Aim of the task:
Count every line that includes the string "address" in the entries that follow. Nothing besides the number is needed.
--- Entries supplied Enclosed Below ---
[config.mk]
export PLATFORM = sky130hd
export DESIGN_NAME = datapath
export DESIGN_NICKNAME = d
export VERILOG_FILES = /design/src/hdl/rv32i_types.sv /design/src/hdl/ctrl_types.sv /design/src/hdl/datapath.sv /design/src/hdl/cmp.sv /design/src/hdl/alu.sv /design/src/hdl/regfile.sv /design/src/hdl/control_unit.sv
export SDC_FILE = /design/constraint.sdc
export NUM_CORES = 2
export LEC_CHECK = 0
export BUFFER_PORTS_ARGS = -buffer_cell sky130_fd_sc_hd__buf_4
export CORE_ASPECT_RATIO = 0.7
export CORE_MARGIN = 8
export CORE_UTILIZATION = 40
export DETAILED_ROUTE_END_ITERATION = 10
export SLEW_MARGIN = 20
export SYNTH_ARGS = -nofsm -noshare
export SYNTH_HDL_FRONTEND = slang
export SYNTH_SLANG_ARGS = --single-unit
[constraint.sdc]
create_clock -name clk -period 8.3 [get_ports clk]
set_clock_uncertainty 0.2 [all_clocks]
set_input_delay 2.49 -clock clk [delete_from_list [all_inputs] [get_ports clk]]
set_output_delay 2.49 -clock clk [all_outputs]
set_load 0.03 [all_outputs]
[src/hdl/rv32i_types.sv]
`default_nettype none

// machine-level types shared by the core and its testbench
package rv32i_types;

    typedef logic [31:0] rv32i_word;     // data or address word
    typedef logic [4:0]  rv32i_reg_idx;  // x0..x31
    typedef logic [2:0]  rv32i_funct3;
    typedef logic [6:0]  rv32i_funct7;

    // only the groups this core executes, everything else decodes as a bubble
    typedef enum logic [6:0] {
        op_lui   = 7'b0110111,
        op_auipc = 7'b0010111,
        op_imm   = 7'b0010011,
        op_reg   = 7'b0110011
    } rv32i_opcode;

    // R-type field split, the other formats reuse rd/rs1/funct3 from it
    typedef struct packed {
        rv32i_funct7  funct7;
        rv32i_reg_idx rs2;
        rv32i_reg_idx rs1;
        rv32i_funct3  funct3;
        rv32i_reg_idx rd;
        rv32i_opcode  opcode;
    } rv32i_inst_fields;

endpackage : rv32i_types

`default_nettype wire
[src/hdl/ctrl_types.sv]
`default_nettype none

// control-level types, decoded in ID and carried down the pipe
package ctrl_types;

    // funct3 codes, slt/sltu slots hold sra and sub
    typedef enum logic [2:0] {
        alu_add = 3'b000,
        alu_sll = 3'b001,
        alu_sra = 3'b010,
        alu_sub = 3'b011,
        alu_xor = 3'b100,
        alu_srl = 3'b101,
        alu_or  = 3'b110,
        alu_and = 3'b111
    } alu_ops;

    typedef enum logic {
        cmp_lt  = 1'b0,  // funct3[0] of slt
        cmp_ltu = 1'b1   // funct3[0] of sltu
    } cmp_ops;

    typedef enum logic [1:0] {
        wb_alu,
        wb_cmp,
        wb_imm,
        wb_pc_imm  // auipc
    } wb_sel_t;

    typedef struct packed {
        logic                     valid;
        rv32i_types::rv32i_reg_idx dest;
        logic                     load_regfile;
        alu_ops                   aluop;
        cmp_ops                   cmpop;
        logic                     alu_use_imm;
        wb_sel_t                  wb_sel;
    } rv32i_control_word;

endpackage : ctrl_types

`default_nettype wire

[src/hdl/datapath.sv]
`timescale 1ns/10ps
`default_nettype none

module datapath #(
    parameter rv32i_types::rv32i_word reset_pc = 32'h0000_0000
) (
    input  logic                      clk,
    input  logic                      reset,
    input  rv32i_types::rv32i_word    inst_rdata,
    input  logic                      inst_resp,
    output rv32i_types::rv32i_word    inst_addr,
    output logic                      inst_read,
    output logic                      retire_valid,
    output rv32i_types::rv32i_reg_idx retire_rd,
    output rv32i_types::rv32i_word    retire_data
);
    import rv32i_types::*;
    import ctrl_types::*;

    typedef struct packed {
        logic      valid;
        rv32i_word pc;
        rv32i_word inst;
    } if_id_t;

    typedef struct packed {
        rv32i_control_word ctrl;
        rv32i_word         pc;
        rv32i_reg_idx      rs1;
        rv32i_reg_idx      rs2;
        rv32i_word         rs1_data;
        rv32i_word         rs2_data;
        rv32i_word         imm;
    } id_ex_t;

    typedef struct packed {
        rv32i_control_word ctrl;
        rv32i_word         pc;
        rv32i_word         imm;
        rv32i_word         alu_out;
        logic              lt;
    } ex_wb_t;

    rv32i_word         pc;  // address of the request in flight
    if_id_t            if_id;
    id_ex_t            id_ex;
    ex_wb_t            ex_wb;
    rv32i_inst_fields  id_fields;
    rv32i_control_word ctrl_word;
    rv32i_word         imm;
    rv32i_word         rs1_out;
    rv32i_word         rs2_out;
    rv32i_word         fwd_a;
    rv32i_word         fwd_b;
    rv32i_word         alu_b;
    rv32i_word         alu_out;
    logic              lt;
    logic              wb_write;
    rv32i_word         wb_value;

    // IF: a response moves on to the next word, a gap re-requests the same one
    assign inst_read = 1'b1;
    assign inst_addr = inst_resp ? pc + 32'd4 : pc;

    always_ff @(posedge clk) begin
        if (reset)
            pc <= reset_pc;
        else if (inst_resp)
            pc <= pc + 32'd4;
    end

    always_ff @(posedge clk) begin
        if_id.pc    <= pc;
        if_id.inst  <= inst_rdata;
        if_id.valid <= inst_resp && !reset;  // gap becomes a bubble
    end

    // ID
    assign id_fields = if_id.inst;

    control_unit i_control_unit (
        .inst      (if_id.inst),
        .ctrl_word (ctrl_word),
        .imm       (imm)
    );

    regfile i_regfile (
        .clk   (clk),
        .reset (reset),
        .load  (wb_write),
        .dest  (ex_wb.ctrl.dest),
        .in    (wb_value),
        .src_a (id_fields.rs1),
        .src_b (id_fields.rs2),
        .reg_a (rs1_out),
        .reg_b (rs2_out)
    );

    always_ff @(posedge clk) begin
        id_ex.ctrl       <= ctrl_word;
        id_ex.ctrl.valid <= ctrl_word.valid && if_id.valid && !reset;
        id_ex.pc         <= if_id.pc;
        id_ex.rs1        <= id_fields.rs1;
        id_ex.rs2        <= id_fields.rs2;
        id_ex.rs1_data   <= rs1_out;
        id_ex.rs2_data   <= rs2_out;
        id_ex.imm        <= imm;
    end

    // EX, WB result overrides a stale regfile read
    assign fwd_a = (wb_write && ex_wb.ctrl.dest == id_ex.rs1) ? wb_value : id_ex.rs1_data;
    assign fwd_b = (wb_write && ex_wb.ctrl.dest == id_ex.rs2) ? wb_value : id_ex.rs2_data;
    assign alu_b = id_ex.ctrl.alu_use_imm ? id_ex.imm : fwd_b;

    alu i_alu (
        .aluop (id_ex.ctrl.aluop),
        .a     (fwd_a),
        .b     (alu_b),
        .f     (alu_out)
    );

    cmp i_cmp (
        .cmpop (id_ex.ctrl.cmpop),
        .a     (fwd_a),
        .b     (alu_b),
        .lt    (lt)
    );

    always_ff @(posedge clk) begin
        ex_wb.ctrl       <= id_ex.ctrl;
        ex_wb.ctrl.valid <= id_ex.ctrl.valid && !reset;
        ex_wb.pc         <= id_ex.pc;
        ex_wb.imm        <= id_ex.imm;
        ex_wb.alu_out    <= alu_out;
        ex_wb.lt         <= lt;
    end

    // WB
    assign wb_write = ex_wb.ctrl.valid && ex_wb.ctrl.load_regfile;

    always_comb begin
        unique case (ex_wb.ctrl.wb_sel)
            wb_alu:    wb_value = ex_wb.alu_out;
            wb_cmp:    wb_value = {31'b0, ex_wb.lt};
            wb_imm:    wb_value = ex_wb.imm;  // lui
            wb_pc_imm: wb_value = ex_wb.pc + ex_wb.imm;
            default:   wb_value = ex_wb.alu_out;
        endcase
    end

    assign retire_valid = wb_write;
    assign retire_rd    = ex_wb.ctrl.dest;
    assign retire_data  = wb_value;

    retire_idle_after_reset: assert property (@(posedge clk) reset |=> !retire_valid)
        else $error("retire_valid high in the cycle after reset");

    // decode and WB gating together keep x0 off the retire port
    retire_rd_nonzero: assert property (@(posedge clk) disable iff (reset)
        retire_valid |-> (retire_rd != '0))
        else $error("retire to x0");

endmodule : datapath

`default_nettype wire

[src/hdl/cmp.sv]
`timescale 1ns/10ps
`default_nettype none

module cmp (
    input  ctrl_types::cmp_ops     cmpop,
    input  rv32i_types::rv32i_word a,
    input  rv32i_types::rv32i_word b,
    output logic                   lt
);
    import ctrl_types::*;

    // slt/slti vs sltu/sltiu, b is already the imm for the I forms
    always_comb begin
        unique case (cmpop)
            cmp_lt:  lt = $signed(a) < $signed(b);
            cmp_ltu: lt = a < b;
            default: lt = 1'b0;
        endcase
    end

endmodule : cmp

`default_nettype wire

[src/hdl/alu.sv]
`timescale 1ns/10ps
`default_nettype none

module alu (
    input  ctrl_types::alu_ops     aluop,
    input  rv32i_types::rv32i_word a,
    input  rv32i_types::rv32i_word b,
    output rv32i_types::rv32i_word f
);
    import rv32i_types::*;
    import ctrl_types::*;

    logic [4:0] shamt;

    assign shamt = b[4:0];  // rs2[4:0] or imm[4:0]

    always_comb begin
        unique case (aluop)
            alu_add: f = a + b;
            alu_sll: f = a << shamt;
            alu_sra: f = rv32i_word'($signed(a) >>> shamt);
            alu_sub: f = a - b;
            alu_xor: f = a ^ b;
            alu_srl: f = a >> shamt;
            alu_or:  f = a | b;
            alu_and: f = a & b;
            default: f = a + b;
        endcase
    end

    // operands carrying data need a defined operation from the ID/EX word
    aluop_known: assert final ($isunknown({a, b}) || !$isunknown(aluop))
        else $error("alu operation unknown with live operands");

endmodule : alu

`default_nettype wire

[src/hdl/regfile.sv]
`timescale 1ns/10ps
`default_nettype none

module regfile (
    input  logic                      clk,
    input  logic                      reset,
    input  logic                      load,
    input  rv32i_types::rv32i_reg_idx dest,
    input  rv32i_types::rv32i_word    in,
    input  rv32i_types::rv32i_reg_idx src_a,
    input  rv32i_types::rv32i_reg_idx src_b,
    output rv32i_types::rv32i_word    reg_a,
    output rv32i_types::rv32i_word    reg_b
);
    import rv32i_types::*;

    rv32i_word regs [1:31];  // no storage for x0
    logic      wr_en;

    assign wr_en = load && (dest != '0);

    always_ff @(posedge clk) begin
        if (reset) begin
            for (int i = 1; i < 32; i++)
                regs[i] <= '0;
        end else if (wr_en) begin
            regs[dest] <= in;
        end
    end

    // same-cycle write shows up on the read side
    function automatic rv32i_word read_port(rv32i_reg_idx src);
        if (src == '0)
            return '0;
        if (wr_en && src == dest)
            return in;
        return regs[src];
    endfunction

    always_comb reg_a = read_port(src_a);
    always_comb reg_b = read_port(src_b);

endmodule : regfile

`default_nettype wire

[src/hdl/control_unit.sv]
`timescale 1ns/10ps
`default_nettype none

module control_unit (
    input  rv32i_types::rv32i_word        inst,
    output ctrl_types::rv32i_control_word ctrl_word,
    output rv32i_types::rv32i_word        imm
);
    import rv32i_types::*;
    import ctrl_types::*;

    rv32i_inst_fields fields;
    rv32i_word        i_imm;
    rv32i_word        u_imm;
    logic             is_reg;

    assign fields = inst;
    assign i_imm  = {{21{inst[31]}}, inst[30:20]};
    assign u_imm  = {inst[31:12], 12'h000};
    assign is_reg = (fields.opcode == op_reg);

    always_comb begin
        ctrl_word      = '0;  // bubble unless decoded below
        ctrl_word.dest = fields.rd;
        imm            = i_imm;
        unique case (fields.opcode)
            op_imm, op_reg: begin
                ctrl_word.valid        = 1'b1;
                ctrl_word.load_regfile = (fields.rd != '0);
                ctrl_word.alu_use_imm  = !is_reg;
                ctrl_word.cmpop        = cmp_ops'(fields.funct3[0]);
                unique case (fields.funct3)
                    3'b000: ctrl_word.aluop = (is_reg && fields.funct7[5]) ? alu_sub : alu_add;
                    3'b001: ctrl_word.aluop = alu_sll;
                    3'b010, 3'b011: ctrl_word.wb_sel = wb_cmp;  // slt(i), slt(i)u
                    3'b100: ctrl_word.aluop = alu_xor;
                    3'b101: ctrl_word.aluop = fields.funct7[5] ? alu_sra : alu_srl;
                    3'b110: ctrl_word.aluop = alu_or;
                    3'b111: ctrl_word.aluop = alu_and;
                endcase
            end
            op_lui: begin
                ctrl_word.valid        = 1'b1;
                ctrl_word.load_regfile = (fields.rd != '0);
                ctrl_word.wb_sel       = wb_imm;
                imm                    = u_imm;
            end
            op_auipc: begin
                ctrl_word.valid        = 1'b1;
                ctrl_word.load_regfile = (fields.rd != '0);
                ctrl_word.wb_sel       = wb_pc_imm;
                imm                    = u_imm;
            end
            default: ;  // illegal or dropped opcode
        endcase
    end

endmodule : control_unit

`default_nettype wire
--- End of Enclosed Entries supplied ---
Answer section:
2